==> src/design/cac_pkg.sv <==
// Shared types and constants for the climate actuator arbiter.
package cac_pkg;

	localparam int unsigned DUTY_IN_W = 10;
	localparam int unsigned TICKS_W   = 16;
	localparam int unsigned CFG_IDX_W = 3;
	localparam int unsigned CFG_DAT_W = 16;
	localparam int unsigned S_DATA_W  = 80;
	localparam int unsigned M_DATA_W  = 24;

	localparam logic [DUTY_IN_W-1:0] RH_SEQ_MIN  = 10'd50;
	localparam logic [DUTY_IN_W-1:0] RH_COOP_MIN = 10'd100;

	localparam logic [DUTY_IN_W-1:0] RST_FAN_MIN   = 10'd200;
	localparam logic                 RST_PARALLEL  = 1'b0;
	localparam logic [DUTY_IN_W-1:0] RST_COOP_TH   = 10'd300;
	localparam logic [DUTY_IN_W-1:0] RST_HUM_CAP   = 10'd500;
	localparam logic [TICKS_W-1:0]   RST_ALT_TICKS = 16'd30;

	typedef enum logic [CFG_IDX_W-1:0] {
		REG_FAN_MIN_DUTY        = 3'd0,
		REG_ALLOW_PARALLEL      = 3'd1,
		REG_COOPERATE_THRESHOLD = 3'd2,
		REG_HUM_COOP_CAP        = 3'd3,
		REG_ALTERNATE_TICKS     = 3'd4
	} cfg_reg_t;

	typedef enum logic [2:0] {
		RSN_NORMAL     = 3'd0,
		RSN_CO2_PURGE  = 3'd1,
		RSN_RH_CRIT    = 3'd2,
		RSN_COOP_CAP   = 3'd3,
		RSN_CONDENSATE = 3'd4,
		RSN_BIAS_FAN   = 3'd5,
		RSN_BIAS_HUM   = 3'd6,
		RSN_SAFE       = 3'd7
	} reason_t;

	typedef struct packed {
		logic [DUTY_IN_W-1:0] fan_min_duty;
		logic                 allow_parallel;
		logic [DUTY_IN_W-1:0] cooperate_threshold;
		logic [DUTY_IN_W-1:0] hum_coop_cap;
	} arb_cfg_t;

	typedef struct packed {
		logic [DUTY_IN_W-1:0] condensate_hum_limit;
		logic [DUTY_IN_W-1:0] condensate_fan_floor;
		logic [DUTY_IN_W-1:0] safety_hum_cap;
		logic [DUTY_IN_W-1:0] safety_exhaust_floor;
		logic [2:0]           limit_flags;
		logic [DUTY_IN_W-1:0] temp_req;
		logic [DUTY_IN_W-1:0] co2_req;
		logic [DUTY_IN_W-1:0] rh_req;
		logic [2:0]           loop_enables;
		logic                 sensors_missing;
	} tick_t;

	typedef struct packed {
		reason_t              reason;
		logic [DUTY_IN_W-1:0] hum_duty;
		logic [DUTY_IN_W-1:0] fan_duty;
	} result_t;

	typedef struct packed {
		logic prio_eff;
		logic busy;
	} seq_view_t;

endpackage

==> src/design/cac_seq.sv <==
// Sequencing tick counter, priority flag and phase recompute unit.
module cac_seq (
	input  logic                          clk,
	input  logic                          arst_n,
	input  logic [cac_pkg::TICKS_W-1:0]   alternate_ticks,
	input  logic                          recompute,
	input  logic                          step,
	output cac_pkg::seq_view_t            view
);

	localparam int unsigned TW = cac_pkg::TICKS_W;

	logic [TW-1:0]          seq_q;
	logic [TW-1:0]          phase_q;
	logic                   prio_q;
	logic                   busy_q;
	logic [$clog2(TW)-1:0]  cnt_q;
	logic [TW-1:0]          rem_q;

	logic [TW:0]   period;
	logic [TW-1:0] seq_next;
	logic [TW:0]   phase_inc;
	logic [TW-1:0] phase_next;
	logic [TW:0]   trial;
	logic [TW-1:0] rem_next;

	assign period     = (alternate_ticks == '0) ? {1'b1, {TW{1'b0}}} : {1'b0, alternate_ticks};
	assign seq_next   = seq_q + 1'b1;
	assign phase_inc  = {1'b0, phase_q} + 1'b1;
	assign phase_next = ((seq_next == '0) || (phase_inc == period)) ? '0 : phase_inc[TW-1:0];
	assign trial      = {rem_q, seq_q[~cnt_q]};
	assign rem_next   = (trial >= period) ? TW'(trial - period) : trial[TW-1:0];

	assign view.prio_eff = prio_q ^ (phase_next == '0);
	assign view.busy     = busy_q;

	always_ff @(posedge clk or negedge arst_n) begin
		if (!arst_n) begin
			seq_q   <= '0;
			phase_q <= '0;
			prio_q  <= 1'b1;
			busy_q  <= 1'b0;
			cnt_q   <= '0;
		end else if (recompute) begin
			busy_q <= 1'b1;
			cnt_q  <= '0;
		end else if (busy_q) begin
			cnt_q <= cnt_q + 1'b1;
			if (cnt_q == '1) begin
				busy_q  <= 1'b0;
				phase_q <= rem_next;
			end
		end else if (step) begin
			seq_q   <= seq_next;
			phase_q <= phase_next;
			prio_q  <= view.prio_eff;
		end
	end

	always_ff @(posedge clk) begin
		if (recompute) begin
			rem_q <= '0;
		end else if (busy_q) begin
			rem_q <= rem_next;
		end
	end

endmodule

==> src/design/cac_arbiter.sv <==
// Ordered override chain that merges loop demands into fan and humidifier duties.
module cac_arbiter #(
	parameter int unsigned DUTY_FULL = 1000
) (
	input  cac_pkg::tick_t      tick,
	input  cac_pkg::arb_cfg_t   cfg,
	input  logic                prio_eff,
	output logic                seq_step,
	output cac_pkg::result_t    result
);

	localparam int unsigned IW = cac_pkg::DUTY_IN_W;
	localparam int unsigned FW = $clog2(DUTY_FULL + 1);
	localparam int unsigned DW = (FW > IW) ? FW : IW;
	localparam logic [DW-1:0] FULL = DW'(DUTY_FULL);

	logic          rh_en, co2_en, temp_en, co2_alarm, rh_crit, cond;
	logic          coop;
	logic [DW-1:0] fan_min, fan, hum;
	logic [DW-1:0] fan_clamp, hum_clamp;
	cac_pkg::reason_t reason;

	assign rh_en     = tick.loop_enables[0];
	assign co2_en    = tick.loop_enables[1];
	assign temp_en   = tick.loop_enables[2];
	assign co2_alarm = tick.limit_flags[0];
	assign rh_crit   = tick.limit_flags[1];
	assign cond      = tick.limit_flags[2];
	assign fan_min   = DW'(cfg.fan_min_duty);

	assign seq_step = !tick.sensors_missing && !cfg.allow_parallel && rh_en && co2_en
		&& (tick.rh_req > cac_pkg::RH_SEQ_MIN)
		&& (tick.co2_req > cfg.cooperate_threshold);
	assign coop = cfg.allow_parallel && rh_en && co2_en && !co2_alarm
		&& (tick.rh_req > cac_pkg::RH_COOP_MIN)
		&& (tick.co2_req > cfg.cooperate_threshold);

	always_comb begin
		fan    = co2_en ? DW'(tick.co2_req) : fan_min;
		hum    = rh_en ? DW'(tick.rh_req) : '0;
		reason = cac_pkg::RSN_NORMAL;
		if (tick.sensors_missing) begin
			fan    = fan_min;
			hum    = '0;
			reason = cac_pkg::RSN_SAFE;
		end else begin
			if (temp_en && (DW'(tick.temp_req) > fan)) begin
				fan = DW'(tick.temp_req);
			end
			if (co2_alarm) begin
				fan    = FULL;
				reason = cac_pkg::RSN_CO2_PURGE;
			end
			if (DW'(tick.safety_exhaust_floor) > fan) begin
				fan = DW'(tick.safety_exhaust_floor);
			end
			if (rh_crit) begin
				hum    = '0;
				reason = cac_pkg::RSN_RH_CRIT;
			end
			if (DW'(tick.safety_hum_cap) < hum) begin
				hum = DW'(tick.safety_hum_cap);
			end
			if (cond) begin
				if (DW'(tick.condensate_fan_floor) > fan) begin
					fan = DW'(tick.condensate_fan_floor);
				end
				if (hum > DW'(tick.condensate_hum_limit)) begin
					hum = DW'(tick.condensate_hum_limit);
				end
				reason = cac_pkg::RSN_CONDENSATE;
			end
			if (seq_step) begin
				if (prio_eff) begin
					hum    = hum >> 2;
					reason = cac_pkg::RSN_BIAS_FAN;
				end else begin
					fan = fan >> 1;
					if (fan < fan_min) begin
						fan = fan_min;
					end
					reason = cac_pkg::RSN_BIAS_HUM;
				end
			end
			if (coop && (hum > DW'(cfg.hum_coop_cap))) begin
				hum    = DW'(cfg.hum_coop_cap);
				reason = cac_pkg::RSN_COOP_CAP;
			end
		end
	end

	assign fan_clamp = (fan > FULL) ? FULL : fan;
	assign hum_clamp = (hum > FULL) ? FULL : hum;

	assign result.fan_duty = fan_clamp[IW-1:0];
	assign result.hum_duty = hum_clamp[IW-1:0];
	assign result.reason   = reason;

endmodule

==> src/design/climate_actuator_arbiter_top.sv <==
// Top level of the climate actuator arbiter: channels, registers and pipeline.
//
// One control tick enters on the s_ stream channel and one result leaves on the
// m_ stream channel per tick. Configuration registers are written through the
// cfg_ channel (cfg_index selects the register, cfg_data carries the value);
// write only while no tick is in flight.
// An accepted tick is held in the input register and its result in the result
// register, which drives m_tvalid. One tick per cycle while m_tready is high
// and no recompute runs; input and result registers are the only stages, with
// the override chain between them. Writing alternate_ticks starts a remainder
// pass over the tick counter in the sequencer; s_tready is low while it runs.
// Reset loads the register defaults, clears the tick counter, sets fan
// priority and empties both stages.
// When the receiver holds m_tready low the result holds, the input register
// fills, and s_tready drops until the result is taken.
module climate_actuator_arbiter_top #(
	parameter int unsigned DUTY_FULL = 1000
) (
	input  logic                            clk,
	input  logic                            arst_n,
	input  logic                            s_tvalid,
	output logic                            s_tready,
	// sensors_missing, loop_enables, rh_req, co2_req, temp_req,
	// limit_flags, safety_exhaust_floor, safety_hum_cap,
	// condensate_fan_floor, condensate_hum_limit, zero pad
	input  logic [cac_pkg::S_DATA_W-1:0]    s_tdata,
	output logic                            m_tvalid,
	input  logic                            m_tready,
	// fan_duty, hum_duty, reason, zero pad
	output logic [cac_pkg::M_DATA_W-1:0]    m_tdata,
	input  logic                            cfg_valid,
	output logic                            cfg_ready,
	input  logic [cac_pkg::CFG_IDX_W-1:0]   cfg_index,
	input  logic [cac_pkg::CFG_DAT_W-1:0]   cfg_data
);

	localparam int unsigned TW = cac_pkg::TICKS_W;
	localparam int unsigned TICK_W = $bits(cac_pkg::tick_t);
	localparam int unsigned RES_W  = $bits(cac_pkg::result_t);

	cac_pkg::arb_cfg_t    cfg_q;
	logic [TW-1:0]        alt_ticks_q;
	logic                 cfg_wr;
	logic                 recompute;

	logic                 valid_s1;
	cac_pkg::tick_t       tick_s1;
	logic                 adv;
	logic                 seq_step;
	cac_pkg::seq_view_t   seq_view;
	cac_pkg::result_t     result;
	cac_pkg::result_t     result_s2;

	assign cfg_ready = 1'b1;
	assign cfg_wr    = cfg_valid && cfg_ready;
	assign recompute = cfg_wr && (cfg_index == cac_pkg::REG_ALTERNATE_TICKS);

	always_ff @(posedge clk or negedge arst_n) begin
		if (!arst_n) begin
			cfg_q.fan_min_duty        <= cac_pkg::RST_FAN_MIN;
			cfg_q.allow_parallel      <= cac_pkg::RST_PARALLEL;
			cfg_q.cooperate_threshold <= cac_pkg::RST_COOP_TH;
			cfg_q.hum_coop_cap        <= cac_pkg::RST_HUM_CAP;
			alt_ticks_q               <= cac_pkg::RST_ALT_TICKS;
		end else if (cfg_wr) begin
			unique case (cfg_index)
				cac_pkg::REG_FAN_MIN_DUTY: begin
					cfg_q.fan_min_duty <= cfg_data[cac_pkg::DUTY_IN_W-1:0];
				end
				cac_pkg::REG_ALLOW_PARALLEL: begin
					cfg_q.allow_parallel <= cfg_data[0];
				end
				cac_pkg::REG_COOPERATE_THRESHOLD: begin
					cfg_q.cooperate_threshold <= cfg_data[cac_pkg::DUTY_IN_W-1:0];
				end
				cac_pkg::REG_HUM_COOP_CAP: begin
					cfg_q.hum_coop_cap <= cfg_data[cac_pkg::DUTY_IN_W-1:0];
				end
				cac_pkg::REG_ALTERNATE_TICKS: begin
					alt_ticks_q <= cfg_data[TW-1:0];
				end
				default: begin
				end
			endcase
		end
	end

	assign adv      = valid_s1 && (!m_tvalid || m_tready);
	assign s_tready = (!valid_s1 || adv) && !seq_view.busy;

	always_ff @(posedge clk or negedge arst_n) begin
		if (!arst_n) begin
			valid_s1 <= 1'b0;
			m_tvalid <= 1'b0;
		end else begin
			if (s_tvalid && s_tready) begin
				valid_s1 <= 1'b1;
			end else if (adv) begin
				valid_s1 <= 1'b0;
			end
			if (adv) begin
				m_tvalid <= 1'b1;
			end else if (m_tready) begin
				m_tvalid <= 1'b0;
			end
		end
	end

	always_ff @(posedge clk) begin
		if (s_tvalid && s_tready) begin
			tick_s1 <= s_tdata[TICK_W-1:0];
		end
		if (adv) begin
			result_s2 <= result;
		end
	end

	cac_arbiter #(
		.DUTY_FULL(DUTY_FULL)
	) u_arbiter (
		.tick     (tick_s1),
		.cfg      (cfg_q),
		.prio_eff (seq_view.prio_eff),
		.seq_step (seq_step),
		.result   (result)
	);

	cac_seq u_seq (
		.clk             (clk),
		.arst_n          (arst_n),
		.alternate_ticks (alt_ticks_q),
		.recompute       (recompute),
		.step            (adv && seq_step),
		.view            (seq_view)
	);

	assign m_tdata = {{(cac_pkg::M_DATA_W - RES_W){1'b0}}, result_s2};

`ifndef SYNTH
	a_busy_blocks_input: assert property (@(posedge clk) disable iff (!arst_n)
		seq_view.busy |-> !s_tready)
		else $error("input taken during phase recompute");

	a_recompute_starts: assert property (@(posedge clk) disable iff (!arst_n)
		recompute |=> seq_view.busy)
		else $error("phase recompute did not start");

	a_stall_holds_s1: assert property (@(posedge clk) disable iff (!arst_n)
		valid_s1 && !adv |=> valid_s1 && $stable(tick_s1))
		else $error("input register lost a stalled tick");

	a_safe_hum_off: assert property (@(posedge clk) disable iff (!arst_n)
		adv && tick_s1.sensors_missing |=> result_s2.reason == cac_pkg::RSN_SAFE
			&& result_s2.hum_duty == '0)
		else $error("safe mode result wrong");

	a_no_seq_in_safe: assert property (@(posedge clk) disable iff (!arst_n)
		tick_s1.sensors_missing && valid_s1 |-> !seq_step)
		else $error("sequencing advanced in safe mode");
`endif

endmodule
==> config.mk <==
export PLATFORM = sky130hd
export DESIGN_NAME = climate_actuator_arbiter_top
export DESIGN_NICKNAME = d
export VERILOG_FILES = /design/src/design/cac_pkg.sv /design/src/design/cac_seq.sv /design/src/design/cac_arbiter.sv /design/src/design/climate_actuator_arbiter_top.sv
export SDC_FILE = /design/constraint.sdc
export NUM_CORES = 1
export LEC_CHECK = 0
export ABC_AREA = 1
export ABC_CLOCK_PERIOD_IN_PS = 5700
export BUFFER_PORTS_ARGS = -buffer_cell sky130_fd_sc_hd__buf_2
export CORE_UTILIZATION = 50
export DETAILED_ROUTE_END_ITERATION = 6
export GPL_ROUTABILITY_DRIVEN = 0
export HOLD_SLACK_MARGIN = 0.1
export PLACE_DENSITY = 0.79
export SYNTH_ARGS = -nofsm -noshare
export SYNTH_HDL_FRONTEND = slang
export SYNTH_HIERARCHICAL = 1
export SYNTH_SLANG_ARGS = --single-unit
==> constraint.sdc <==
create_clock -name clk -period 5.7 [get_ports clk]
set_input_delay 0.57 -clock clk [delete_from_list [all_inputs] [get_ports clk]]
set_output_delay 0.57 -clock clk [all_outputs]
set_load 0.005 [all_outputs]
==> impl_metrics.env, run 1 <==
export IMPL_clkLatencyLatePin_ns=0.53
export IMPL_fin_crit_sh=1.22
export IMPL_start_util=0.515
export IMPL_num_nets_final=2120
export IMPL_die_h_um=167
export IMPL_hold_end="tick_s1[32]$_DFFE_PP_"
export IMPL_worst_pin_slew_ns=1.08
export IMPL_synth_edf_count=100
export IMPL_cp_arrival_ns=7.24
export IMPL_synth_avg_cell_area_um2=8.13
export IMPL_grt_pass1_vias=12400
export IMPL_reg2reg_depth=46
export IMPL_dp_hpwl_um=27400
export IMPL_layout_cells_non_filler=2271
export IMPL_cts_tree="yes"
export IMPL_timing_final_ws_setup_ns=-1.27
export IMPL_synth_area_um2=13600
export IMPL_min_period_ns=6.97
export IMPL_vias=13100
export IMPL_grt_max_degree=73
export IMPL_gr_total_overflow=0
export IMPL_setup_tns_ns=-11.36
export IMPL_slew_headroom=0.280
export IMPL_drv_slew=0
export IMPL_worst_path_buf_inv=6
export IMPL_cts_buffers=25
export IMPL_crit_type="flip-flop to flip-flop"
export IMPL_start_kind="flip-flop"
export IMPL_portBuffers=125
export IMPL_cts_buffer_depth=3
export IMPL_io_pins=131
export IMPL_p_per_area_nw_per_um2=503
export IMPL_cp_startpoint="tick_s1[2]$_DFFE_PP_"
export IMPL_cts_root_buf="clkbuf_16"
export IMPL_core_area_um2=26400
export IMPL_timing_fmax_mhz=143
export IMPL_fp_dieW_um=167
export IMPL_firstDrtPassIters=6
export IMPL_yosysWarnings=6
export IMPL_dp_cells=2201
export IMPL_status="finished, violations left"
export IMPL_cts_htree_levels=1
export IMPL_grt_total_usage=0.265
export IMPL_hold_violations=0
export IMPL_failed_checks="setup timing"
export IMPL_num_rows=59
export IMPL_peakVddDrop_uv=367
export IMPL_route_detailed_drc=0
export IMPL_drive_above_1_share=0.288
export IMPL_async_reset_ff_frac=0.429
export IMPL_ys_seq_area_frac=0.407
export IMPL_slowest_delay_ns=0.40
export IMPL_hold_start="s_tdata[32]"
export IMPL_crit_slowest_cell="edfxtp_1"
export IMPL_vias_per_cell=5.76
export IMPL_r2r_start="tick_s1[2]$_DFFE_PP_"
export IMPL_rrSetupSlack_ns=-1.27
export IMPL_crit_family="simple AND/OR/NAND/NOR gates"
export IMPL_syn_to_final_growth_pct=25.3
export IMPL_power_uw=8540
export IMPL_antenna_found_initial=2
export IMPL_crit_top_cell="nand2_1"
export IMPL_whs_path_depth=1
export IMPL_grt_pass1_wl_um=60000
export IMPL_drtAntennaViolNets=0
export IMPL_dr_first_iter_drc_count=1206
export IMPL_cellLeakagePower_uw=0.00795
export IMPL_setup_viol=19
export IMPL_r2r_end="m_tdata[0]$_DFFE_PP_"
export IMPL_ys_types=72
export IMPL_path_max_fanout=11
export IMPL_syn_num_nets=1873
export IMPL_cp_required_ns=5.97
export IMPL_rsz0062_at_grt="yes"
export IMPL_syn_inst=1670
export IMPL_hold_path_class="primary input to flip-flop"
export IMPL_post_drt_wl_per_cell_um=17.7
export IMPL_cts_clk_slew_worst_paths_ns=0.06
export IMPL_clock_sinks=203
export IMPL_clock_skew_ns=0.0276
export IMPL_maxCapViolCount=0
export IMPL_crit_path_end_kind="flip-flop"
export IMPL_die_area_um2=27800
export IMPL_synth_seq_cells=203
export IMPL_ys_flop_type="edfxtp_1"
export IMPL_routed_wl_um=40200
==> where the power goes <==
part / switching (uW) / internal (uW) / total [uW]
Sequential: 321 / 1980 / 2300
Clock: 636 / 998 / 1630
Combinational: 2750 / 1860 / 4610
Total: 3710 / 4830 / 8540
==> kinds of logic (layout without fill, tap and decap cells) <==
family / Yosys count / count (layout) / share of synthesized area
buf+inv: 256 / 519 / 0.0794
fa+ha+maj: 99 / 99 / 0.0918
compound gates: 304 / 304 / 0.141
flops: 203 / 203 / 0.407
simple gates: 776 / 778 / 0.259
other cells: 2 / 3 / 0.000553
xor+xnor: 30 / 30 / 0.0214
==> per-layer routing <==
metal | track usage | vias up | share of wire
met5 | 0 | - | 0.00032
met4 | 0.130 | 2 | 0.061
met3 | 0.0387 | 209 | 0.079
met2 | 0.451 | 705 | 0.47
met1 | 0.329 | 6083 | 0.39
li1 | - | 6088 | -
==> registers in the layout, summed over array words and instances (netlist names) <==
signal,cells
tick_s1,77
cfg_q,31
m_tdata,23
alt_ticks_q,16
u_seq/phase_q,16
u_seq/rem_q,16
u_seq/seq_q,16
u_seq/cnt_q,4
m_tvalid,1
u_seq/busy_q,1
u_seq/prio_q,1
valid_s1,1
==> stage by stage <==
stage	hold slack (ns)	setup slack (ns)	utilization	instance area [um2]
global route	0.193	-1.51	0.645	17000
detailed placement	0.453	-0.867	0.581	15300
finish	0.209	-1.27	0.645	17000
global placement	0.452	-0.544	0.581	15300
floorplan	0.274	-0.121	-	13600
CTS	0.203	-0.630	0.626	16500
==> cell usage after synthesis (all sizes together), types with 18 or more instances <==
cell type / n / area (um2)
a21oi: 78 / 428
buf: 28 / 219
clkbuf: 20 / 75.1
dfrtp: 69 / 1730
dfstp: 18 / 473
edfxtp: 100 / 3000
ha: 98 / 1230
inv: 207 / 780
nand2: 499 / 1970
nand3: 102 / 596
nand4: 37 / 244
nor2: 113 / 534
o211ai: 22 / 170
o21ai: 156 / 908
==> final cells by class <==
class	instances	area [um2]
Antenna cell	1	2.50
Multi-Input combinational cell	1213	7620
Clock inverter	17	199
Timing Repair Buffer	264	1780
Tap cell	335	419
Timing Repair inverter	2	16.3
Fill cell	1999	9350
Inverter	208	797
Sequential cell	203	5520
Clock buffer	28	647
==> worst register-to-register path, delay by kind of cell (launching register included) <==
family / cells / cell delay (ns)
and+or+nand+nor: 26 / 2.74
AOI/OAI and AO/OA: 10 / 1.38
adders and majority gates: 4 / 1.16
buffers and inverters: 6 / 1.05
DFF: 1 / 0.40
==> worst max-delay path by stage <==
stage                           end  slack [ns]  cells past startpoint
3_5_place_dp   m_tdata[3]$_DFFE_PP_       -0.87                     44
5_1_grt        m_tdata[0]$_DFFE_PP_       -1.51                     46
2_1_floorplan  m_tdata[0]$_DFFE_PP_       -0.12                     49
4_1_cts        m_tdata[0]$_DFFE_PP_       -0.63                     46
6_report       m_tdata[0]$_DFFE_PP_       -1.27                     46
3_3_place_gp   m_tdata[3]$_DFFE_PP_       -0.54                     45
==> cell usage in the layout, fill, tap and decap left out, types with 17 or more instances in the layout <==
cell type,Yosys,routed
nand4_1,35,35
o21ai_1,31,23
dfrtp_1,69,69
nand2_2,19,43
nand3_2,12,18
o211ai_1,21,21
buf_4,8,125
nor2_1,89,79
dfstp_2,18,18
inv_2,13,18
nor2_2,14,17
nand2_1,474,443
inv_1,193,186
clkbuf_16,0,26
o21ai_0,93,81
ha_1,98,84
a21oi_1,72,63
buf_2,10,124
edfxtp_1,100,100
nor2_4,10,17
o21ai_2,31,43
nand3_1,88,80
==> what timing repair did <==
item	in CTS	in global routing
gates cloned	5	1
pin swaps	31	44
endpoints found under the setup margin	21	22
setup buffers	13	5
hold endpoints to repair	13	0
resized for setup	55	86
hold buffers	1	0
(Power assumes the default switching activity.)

* * *

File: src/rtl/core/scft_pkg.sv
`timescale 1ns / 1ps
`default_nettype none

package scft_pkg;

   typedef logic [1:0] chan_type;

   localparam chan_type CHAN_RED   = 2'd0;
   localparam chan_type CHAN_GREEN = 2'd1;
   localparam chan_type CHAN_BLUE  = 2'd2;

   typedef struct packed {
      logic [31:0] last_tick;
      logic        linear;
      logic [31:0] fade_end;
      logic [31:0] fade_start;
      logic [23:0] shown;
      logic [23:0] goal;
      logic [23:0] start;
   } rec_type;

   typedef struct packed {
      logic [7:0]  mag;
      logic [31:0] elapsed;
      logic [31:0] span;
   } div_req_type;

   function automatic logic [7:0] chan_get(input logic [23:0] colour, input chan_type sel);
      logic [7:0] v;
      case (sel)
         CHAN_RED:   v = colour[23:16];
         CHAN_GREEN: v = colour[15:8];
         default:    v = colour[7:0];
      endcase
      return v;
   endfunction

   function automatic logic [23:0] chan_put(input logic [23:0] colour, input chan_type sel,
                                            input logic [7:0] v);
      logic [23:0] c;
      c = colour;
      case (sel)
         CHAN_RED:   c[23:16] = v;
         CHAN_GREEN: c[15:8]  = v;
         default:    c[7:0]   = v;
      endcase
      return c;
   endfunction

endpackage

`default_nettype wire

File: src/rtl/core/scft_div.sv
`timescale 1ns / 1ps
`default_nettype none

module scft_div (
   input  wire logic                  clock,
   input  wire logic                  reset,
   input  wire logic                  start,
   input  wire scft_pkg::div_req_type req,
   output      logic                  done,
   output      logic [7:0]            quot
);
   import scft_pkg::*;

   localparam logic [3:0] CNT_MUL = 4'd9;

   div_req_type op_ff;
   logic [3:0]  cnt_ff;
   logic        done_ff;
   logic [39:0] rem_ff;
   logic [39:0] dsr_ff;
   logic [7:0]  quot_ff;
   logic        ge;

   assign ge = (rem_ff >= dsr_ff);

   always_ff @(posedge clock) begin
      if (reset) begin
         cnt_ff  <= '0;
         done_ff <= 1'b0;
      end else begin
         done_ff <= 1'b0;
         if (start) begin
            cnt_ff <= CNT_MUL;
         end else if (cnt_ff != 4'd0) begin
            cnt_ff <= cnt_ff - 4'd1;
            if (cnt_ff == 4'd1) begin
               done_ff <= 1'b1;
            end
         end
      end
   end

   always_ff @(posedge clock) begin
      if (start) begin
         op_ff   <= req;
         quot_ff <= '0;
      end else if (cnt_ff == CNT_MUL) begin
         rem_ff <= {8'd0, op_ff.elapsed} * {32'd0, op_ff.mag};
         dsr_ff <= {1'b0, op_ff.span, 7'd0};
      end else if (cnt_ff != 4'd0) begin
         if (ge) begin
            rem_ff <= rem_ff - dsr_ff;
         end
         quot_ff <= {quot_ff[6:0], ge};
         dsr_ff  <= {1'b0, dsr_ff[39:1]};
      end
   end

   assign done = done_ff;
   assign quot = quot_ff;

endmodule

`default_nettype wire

- _What you will do_
Please give back, exactly as it stands above, the stretch from the line with "met1 | 0.329 | 6083 | 0.39" through the line with "nand3_2,12,18", and no line outside it.

- _Result of this task_
met1 | 0.329 | 6083 | 0.39
li1 | - | 6088 | -
==> registers in the layout, summed over array words and instances (netlist names) <==
signal,cells
tick_s1,77
cfg_q,31
m_tdata,23
alt_ticks_q,16
u_seq/phase_q,16
u_seq/rem_q,16
u_seq/seq_q,16
u_seq/cnt_q,4
m_tvalid,1
u_seq/busy_q,1
u_seq/prio_q,1
valid_s1,1
==> stage by stage <==
stage	hold slack (ns)	setup slack (ns)	utilization	instance area [um2]
global route	0.193	-1.51	0.645	17000
detailed placement	0.453	-0.867	0.581	15300
finish	0.209	-1.27	0.645	17000
global placement	0.452	-0.544	0.581	15300
floorplan	0.274	-0.121	-	13600
CTS	0.203	-0.630	0.626	16500
==> cell usage after synthesis (all sizes together), types with 18 or more instances <==
cell type / n / area (um2)
a21oi: 78 / 428
buf: 28 / 219
clkbuf: 20 / 75.1
dfrtp: 69 / 1730
dfstp: 18 / 473
edfxtp: 100 / 3000
ha: 98 / 1230
inv: 207 / 780
nand2: 499 / 1970
nand3: 102 / 596
nand4: 37 / 244
nor2: 113 / 534
o211ai: 22 / 170
o21ai: 156 / 908
==> final cells by class <==
class	instances	area [um2]
Antenna cell	1	2.50
Multi-Input combinational cell	1213	7620
Clock inverter	17	199
Timing Repair Buffer	264	1780
Tap cell	335	419
Timing Repair inverter	2	16.3
Fill cell	1999	9350
Inverter	208	797
Sequential cell	203	5520
Clock buffer	28	647
==> worst register-to-register path, delay by kind of cell (launching register included) <==
family / cells / cell delay (ns)
and+or+nand+nor: 26 / 2.74
AOI/OAI and AO/OA: 10 / 1.38
adders and majority gates: 4 / 1.16
buffers and inverters: 6 / 1.05
DFF: 1 / 0.40
==> worst max-delay path by stage <==
stage                           end  slack [ns]  cells past startpoint
3_5_place_dp   m_tdata[3]$_DFFE_PP_       -0.87                     44
5_1_grt        m_tdata[0]$_DFFE_PP_       -1.51                     46
2_1_floorplan  m_tdata[0]$_DFFE_PP_       -0.12                     49
4_1_cts        m_tdata[0]$_DFFE_PP_       -0.63                     46
6_report       m_tdata[0]$_DFFE_PP_       -1.27                     46
3_3_place_gp   m_tdata[3]$_DFFE_PP_       -0.54                     45
==> cell usage in the layout, fill, tap and decap left out, types with 17 or more instances in the layout <==
cell type,Yosys,routed
nand4_1,35,35
o21ai_1,31,23
dfrtp_1,69,69
nand2_2,19,43
nand3_2,12,18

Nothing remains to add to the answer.